Review / ‘Joe Cinque’s Consolation’ (M) *** and half

%22joe-cinques-consolation%22-movieTHIS is the second film telling the true, unhappy story about a beautiful ANU law student who murdered a handsome public servant whom she professed to love.

The first, “The Dinner Party”, written and directed by Scott Murden in 2009, spent 88 minutes fictionalising characters and events drawn from Helen Garner’s book.

At the time of its release, many Canberra people, including me, went to see it. I don’t remember how I rated it writing for a previous publisher using a previous PC. I do remember it depressing me, less for its content than for the manner of its making.
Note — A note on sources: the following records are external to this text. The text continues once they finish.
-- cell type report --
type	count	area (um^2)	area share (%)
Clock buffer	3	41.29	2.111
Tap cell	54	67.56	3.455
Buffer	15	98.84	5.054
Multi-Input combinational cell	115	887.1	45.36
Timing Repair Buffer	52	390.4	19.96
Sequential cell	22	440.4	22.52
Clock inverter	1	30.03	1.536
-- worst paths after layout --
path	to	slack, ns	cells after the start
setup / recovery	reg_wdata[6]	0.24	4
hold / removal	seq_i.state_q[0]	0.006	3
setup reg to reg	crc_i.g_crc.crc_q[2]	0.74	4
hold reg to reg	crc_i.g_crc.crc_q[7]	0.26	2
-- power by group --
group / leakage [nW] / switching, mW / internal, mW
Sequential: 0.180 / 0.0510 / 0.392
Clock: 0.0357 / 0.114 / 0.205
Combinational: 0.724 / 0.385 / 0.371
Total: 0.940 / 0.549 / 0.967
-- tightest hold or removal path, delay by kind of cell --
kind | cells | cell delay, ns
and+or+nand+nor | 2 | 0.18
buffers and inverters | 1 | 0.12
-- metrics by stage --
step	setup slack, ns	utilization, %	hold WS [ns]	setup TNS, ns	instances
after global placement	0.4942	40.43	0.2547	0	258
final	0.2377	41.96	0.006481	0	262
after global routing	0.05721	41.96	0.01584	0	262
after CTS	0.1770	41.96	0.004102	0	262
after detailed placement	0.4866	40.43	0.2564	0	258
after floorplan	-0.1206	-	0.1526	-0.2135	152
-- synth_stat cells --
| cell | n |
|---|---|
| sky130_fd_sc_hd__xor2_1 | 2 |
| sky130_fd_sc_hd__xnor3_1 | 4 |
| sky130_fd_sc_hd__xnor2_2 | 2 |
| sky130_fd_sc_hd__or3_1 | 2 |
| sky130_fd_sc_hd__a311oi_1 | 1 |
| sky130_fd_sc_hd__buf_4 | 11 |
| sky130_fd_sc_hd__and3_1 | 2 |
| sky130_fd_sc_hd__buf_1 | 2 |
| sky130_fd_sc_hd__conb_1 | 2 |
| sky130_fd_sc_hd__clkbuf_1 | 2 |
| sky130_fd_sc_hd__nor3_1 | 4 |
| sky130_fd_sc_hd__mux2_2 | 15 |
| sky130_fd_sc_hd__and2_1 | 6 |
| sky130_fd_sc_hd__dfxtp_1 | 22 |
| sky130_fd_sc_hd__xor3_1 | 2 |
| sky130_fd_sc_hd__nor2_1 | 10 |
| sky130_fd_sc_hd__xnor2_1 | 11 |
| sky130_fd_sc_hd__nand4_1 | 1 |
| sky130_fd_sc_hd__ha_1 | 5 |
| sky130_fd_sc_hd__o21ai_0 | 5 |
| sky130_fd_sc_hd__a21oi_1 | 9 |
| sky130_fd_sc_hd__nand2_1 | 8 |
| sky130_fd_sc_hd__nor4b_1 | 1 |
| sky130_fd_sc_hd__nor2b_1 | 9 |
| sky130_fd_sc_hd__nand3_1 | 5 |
### config.mk
export PLATFORM = sky130hd
export DESIGN_NAME = boot_watchdog
export DESIGN_NICKNAME = d
export VERILOG_FILES = /design/src/rtl/boot_wd_pkg.sv /design/src/rtl/bwd_pwr_track.sv /design/src/rtl/bwd_timer.sv /design/src/rtl/bwd_select.sv /design/src/rtl/boot_watchdog.sv
export SDC_FILE = /design/constraint.sdc
export NUM_CORES = 1
export LEC_CHECK = 0
export BUFFER_PORTS_ARGS = -buffer_cell sky130_fd_sc_hd__buf_2
export CAP_MARGIN = 25
export CORE_AREA = 2 2 43 45
export CTS_CLUSTER_SIZE = 30
export DETAILED_ROUTE_END_ITERATION = 12
export DIE_AREA = 0 0 45 47
export PLACE_DENSITY = 0.75
export SYNTH_ARGS = -nofsm -noshare
export SYNTH_HDL_FRONTEND = slang
export SYNTH_SLANG_ARGS = --single-unit
### constraint.sdc
create_clock -name clk -period 1.4 [get_ports clk]
set_input_delay 0.14 -clock clk [delete_from_list [all_inputs] [get_ports clk]]
set_output_delay 0.14 -clock clk [all_outputs]
set_load 0.005 [all_outputs]
`config.mk`:
```
export PLATFORM = sky130hd
export DESIGN_NAME = devid_accept_filter
export DESIGN_NICKNAME = d
export VERILOG_FILES = /design/src/rtl/devid_pkg.sv /design/src/rtl/devid_regs.sv /design/src/rtl/devid_match.sv /design/src/rtl/devid_sat_counter.sv /design/src/rtl/devid_accept_filter.sv
export SDC_FILE = /design/constraint.sdc
export NUM_CORES = 1
export LEC_CHECK = 0
export BUFFER_PORTS_ARGS = -buffer_cell sky130_fd_sc_hd__buf_2
export CORE_ASPECT_RATIO = 1.1
export CORE_MARGIN = 4
export CORE_UTILIZATION = 53
export DETAILED_ROUTE_END_ITERATION = 6
export HOLD_SLACK_MARGIN = 0.02
export PLACE_DENSITY = 0.84
export SLEW_MARGIN = 20
export SYNTH_ARGS = -nofsm -noshare
export SYNTH_HDL_FRONTEND = slang
export SYNTH_SLANG_ARGS = --single-unit
```
`constraint.sdc`:
```
create_clock -name clk -period 2.6 [get_ports clk]
set_input_delay 0.52 -clock clk [delete_from_list [all_inputs] [get_ports clk]]
set_output_delay 0.52 -clock clk [all_outputs]
set_load 0.005 [all_outputs]
```
### src/rtl/spnl_pkg.sv
package spnl_pkg;
  typedef enum logic [3:0] {
    ST_IDLE, ST_FETCH, ST_PIX, ST_SETUP, ST_STROBE, ST_HOLD,
    ST_OHOLD, ST_GAP, ST_WAIT_VS, ST_WAIT_CONT
  } seq_st_t;

  localparam logic [2:0] OP_READ  = 3'd0;
  localparam logic [2:0] OP_WRITE = 3'd1;
  localparam logic [2:0] OP_FRAME = 3'd2;
  localparam logic [2:0] OP_VSYNC = 3'd3;
  localparam logic [2:0] OP_IRQ   = 3'd5;
endpackage

### src/rtl/spnl_fifo.sv
module spnl_fifo #(
  parameter int W     = 12,
  parameter int DEPTH = 8,
  localparam int AW   = $clog2(DEPTH)
) (
  input  logic         clk,
  input  logic         rst,
  input  logic         push,
  input  logic [W-1:0] din,
  input  logic         pop,
  output logic [W-1:0] dout,
  output logic         empty,
  output logic         full
);
  logic [W-1:0]  mem [DEPTH];
  logic [AW-1:0] wr_ptr, rd_ptr;
  logic [AW:0]   count;
  logic          do_wr, do_rd;

  assign do_wr = push && !full;
  assign do_rd = pop && !empty;
  assign empty = (count == '0);
  assign full  = (count == (AW+1)'(DEPTH));

  always_ff @(posedge clk) begin
    if (do_wr) mem[wr_ptr] <= din;
    if (do_rd) dout <= mem[rd_ptr];
  end

  always_ff @(posedge clk) begin
    if (rst) begin
      wr_ptr <= '0;
      rd_ptr <= '0;
      count  <= '0;
    end else begin
      if (do_wr) wr_ptr <= wr_ptr + 1'b1;
      if (do_rd) rd_ptr <= rd_ptr + 1'b1;
      case ({do_wr, do_rd})
        2'b10:   count <= count + 1'b1;
        2'b01:   count <= count - 1'b1;
        default: count <= count;
      endcase
    end
  end
endmodule

### src/rtl/spnl_timer.sv
module spnl_timer #(
  parameter int TW = 4
) (
  input  logic          clk,
  input  logic          rst,
  input  logic          load,
  input  logic [TW-1:0] len,
  output logic          expire
);
  logic [TW-1:0] cnt;

  assign expire = (cnt == TW'(1));

  always_ff @(posedge clk) begin
    if (rst)
      cnt <= TW'(1);
    else if (load)
      cnt <= (len == '0) ? TW'(1) : len;
    else if (cnt > TW'(1))
      cnt <= cnt - 1'b1;
  end
endmodule

### src/rtl/spnl_rise.sv
module spnl_rise (
  input  logic clk,
  input  logic rst,
  input  logic din,
  output logic rise
);
  logic q;

  always_ff @(posedge clk) begin
    if (rst) q <= 1'b0;
    else     q <= din;
  end

  assign rise = din && !q;
endmodule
This new version, written and directed by Sotiris Dounoukos and also based on Helen Garner’s account of the case, also depressed me, but for different reasons. Its visual and dramatic values are well-crafted. The ending was the same. Joe Cinque never awoke from coffee laced with Rohypnol, boosted by an injection of heroin, both administered by a beautiful, emotionally damaged young Indian student.

Anu Singh served four years of a 10-year manslaughter sentence during which she completed a master’s degree and a PhD thesis entitled “Offending Women: Toward a Greater Understanding of Women’s Pathways Into and Out of Crime in Australia”. You’d have to admire her chutzpah as well as her eminent qualification to write about that subject. You need special dispensation to read it in Sydney University’s archives, although Singh has self-published an edited version.

I’m glad that Dounoukos has made this version. Not that it sets the record more straight than Murden’s version, but because while it sent me away with the same feeling of revulsion, disgust, dislike, for Ms Singh, I admired Maggie Naouri’s portrayal of her and Jerome Meyer’s performance as Joe.

Sacha Joseph is impressive as Madhavi Rao, whom Singh bullied into helping in preparations for the joint suicide pact that Singh intended would include her (we can never know the truth of that intention) and Joe. Madhavi was acquitted.

And Dounoukos’ images of Canberra, especially the after-dark ones, do the city proud.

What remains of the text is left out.